## [Records from a dataset]

►

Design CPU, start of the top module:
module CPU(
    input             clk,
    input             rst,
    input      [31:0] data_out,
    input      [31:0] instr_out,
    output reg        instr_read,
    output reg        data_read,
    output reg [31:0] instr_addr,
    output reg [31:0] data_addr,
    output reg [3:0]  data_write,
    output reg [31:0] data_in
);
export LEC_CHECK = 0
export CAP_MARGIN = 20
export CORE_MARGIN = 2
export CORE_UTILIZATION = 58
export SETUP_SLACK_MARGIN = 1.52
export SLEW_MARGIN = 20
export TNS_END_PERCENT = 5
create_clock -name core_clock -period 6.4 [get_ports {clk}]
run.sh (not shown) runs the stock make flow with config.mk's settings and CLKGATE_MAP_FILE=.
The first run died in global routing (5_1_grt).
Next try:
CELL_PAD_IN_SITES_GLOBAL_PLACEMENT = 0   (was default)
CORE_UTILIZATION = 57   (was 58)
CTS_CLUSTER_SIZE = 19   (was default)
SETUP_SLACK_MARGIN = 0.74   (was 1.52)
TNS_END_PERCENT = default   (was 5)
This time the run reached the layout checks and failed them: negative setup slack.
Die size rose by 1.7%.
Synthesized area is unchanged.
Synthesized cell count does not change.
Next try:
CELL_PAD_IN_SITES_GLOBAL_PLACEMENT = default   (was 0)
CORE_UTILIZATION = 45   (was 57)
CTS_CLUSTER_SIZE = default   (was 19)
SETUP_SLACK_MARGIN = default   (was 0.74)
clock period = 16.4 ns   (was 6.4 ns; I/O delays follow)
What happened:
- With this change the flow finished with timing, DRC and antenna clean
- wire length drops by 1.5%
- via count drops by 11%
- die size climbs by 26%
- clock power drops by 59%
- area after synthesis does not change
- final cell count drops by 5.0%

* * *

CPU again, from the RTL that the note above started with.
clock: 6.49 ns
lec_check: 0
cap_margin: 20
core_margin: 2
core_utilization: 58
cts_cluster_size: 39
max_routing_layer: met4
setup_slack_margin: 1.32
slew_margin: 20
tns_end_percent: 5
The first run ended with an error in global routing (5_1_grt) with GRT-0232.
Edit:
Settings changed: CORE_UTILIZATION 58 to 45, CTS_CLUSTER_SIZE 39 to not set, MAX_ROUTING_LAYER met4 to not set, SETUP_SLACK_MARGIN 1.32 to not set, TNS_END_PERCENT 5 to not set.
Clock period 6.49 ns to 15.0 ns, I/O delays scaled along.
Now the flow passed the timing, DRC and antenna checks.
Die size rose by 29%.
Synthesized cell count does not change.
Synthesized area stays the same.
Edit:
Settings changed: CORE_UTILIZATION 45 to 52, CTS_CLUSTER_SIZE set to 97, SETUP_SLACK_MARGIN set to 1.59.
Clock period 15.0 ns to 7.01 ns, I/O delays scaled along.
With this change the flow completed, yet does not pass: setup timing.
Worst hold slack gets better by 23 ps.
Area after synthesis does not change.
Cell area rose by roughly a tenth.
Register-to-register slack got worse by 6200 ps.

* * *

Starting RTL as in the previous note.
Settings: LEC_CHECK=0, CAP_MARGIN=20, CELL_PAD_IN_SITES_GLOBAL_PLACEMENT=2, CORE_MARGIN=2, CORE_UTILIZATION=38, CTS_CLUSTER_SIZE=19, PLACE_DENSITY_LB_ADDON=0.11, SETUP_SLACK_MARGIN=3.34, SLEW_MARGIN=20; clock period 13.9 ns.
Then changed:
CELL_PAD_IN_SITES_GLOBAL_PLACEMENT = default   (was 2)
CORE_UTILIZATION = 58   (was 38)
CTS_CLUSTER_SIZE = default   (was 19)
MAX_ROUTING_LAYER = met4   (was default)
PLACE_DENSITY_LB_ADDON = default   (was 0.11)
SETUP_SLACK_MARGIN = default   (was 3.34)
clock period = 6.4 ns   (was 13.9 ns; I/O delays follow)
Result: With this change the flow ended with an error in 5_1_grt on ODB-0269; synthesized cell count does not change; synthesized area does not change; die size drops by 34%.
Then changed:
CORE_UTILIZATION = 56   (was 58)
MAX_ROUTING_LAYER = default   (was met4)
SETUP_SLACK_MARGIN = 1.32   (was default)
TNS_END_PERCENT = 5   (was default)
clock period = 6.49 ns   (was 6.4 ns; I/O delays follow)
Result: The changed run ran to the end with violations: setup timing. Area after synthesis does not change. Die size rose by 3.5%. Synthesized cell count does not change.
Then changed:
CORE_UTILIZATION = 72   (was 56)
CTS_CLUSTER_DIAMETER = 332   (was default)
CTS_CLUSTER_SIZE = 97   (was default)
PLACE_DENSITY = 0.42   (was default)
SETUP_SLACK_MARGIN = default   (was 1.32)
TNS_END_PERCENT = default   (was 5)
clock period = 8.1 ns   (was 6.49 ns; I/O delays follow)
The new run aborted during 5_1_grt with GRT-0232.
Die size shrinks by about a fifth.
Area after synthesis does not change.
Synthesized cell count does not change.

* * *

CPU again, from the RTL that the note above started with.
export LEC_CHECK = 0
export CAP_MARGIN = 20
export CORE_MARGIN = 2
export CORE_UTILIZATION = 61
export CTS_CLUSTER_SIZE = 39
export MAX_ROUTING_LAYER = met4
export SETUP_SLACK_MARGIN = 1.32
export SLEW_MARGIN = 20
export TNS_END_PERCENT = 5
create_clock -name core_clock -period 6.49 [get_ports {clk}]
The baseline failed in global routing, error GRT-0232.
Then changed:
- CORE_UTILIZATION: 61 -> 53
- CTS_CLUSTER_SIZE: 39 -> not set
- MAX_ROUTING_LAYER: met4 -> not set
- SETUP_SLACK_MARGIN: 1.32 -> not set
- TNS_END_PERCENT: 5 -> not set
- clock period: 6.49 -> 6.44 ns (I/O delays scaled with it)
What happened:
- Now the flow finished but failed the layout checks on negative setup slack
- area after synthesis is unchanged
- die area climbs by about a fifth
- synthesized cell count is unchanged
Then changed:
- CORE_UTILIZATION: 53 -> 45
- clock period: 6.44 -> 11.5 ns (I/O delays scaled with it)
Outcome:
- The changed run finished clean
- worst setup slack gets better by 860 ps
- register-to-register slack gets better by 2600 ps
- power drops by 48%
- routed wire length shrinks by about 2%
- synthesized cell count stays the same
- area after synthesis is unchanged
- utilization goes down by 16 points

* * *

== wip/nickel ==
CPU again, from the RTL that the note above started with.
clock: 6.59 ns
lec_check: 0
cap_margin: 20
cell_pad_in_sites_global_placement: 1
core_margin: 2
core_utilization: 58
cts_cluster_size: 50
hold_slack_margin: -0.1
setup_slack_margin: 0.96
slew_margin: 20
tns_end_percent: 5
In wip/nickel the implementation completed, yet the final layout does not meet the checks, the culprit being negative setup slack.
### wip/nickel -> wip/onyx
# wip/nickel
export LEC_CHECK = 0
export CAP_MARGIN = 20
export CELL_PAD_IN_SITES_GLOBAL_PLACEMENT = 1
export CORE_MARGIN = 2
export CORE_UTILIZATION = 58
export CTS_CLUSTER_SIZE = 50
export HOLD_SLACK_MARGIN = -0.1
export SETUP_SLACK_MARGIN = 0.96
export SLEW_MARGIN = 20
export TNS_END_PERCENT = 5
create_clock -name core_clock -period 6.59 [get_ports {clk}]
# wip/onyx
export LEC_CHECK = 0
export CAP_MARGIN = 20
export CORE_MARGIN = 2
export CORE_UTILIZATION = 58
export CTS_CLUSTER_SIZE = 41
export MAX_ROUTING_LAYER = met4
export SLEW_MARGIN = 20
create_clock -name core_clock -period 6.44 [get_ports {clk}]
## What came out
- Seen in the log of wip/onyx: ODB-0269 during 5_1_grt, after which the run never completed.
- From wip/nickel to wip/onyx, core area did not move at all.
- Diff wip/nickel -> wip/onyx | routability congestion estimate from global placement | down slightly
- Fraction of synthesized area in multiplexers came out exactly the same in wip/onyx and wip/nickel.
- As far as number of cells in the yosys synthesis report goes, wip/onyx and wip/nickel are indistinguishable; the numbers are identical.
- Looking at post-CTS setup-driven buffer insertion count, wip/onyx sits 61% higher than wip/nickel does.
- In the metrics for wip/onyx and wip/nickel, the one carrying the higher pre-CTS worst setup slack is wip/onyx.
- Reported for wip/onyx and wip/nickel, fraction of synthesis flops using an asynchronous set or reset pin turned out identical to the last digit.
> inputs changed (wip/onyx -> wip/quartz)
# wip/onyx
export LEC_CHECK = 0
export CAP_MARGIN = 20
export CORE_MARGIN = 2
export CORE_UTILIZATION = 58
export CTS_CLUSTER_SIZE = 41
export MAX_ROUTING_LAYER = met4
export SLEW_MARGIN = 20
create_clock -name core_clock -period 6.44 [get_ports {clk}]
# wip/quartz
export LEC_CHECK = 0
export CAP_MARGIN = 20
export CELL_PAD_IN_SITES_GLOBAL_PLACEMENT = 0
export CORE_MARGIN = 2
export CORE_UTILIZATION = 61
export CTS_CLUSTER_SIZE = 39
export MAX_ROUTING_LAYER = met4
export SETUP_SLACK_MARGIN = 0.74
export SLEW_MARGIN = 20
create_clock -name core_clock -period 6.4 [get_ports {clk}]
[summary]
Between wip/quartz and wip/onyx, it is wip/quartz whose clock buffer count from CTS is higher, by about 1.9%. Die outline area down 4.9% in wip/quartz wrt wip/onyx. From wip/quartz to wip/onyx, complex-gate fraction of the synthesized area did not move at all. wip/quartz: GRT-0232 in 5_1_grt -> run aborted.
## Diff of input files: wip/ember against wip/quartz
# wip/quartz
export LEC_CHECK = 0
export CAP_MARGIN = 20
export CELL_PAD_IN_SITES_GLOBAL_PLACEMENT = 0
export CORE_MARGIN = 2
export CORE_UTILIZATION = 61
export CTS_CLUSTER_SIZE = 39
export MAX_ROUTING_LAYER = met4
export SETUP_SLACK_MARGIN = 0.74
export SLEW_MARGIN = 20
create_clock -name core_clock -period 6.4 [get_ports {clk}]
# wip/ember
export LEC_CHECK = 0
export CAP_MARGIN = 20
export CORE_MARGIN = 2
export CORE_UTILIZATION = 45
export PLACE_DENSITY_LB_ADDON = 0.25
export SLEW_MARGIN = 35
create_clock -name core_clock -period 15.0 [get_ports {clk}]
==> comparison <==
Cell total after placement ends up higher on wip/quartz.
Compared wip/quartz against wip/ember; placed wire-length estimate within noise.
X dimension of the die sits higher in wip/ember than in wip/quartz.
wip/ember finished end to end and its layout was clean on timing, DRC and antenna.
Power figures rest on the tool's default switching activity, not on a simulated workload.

◄
►

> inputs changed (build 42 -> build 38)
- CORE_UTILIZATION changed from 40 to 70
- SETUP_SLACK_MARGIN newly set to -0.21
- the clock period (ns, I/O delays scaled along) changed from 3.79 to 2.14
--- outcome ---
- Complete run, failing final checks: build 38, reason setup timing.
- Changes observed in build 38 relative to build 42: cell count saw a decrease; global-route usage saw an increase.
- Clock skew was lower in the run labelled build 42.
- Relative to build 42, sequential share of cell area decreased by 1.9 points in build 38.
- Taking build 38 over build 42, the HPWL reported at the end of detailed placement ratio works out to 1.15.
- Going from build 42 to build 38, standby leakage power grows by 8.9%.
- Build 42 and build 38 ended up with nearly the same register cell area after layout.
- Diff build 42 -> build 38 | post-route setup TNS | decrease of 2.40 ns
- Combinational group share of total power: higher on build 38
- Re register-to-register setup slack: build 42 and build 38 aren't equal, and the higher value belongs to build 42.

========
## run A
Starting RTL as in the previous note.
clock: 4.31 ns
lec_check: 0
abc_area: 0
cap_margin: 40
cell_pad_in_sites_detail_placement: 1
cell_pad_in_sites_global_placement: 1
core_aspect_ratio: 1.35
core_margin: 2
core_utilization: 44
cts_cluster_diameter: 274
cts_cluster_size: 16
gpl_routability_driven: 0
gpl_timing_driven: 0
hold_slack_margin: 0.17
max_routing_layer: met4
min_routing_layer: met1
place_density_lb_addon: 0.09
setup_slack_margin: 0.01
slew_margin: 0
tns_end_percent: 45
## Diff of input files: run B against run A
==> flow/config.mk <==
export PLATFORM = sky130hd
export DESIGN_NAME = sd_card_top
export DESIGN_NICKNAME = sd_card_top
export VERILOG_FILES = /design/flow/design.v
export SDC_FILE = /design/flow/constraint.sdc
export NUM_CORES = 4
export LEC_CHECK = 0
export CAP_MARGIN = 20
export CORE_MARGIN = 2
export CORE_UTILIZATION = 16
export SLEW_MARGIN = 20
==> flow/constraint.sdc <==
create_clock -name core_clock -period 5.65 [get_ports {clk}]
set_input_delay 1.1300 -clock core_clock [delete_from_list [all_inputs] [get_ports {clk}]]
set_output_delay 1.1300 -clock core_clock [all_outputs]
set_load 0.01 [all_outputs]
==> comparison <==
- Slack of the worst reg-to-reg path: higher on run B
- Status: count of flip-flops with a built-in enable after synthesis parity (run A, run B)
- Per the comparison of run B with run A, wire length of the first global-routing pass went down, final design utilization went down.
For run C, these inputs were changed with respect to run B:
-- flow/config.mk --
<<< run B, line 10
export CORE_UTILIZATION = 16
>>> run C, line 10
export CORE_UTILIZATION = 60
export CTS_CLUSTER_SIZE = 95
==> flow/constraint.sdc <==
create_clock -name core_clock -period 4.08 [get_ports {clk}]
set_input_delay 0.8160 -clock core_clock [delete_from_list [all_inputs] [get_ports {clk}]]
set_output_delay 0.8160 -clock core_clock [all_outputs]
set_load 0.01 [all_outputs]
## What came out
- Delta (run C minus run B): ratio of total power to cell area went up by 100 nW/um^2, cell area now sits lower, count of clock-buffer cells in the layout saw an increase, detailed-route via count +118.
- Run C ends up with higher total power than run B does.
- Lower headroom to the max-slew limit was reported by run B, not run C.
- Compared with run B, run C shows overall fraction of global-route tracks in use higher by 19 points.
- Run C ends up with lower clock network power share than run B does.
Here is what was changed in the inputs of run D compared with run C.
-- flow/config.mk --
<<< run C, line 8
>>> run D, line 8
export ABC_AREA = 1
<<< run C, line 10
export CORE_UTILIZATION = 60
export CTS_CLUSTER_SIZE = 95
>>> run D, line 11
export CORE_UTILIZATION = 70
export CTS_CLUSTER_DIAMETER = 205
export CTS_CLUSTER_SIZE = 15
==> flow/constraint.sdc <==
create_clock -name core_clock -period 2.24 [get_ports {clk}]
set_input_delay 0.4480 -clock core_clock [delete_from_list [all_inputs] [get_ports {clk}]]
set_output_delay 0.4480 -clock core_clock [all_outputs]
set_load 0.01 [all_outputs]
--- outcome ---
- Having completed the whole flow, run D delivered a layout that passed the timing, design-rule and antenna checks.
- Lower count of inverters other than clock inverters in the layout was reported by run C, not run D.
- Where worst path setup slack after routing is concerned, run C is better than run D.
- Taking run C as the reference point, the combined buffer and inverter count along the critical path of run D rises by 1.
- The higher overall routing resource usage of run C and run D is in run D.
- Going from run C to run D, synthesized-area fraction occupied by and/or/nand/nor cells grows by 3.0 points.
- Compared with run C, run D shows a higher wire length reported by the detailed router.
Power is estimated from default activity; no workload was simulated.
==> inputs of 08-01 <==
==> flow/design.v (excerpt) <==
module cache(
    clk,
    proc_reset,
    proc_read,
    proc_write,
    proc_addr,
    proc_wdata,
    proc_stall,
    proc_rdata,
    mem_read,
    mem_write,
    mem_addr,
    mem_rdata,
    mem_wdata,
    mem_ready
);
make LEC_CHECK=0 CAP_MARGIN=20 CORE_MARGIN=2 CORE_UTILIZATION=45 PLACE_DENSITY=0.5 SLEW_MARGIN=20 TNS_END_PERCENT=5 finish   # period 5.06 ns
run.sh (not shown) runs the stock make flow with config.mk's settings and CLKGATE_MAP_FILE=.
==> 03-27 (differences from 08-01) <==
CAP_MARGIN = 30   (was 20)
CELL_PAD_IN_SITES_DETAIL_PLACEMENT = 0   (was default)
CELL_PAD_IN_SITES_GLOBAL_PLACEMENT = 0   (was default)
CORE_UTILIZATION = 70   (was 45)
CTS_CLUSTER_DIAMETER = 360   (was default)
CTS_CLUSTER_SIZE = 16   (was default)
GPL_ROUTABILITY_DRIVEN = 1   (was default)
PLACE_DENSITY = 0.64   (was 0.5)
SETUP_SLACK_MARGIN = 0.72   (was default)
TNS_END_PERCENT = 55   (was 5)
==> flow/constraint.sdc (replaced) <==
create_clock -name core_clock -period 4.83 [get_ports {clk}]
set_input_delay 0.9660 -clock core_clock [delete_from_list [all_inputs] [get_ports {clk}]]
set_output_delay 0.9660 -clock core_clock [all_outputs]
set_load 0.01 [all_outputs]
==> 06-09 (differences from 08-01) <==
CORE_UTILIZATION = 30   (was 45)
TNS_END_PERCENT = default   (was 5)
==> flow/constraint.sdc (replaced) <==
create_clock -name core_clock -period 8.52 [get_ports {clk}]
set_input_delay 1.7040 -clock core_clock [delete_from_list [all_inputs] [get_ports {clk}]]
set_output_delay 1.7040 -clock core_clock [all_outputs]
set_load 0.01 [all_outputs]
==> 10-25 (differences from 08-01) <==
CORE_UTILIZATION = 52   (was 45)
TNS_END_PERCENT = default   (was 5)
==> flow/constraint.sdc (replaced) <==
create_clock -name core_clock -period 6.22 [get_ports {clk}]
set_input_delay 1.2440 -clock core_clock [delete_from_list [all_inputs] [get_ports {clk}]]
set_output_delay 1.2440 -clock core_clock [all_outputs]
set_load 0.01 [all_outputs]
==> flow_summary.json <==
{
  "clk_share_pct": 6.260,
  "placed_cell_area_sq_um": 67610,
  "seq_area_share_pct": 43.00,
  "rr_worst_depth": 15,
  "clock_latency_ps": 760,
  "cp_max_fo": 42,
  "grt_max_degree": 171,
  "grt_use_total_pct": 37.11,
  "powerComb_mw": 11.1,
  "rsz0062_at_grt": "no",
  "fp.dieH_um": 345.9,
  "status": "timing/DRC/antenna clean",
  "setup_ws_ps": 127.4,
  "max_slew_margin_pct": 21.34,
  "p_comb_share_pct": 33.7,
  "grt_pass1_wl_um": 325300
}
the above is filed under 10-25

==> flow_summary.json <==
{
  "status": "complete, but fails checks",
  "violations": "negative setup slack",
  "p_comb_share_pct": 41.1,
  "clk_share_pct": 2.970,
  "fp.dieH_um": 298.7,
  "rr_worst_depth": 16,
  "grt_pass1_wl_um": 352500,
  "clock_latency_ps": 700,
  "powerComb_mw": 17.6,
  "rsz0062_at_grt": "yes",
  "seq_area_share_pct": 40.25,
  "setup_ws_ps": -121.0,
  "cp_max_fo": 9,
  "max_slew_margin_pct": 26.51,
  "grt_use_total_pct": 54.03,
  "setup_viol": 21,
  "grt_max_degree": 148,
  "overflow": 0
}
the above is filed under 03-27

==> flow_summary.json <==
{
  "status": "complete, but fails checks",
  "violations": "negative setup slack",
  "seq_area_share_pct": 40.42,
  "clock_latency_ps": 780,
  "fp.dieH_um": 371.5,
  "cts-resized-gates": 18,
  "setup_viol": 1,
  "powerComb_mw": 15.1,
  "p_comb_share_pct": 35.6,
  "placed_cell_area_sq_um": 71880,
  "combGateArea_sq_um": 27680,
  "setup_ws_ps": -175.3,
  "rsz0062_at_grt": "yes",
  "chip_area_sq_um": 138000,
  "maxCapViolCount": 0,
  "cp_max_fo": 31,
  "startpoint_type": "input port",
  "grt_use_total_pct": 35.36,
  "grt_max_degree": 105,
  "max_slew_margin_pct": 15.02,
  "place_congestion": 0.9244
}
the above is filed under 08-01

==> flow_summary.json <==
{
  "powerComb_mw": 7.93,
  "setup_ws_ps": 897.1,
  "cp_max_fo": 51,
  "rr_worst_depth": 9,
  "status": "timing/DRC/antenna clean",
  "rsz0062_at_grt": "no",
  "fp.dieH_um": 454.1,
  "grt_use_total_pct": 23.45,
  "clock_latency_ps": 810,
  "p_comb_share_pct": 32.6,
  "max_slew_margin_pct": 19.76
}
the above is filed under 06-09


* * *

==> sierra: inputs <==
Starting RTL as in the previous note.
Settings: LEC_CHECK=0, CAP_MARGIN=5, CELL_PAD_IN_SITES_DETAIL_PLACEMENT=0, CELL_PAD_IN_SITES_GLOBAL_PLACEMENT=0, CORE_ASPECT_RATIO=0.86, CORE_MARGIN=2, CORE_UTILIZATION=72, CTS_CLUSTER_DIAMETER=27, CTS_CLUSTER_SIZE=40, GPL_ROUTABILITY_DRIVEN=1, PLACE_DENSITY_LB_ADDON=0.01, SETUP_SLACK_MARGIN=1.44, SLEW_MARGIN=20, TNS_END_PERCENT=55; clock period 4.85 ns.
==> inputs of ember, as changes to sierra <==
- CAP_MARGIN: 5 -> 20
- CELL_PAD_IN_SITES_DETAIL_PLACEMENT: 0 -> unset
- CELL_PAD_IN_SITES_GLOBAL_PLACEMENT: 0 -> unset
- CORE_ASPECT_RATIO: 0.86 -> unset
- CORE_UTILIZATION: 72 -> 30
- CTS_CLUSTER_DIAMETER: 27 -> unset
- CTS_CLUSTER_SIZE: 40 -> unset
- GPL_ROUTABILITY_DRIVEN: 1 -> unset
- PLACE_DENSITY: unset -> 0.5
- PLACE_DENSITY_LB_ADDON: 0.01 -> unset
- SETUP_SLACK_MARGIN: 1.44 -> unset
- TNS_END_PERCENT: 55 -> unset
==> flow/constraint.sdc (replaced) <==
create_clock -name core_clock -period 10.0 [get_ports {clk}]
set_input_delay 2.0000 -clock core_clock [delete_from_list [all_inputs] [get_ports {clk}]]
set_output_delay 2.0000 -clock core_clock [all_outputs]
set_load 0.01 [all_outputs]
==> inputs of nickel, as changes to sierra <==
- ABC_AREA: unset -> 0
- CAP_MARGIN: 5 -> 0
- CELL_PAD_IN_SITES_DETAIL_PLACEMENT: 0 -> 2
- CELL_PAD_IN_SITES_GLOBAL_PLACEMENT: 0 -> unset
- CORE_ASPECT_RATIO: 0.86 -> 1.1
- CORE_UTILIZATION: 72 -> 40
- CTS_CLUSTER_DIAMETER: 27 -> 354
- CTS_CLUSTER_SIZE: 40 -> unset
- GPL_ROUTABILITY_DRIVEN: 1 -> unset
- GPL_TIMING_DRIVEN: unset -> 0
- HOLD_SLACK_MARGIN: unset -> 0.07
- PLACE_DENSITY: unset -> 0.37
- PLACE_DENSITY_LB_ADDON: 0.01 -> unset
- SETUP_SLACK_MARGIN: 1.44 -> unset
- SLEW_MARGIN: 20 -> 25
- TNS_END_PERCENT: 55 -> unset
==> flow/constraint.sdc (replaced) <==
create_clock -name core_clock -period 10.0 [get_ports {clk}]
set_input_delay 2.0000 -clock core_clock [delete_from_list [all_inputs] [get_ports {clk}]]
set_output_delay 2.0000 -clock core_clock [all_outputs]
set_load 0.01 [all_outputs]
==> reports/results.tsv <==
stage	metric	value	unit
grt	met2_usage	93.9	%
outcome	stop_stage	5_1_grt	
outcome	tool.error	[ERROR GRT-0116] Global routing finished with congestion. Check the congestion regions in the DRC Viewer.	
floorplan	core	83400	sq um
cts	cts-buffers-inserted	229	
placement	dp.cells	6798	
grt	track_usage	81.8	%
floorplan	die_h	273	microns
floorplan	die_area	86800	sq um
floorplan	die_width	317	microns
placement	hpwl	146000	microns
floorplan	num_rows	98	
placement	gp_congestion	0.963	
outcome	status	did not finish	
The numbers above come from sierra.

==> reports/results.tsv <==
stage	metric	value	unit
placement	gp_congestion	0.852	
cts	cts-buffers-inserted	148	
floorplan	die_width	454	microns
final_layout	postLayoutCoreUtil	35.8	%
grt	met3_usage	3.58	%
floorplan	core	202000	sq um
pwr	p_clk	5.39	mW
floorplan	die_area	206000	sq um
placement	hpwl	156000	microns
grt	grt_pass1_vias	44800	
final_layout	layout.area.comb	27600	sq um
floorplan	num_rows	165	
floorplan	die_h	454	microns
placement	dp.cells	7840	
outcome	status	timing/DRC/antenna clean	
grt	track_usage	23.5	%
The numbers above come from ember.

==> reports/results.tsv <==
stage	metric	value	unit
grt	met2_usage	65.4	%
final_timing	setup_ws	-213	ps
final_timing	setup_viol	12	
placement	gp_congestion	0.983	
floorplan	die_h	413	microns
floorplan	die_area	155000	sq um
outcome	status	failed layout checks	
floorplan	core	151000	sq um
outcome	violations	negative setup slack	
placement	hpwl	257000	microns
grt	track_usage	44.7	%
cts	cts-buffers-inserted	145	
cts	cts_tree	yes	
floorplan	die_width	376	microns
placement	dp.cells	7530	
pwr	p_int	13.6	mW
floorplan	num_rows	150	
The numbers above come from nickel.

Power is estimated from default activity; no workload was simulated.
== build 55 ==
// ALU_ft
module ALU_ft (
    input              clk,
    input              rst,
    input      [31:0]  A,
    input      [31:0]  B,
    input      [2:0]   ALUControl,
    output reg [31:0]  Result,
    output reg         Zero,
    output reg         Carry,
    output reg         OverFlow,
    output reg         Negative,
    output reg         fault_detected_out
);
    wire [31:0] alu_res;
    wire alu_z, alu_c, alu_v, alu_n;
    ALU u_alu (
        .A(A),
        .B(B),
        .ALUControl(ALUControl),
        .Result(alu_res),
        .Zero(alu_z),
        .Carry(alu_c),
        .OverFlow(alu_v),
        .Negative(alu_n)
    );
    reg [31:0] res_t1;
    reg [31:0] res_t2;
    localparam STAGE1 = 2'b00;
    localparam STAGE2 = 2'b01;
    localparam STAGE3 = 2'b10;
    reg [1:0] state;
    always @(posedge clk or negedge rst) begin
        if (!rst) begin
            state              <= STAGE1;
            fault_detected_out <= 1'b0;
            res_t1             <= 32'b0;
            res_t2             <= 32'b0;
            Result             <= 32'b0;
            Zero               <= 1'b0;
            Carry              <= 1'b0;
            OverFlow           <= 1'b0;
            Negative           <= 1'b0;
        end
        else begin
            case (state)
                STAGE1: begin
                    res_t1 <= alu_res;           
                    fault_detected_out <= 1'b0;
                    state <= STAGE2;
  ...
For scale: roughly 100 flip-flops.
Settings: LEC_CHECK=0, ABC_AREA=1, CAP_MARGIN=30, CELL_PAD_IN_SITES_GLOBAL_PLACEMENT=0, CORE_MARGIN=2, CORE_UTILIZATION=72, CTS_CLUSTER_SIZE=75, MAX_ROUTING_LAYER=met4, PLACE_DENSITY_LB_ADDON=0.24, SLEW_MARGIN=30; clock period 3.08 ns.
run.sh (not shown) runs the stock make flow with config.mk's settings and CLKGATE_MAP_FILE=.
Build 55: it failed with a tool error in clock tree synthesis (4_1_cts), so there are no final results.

◄

## [THE TASK]
Looking at the entries above, count the lines that contain "overall" and answer with only the number.

## [SOLUTION TO THIS EXERCISE]
2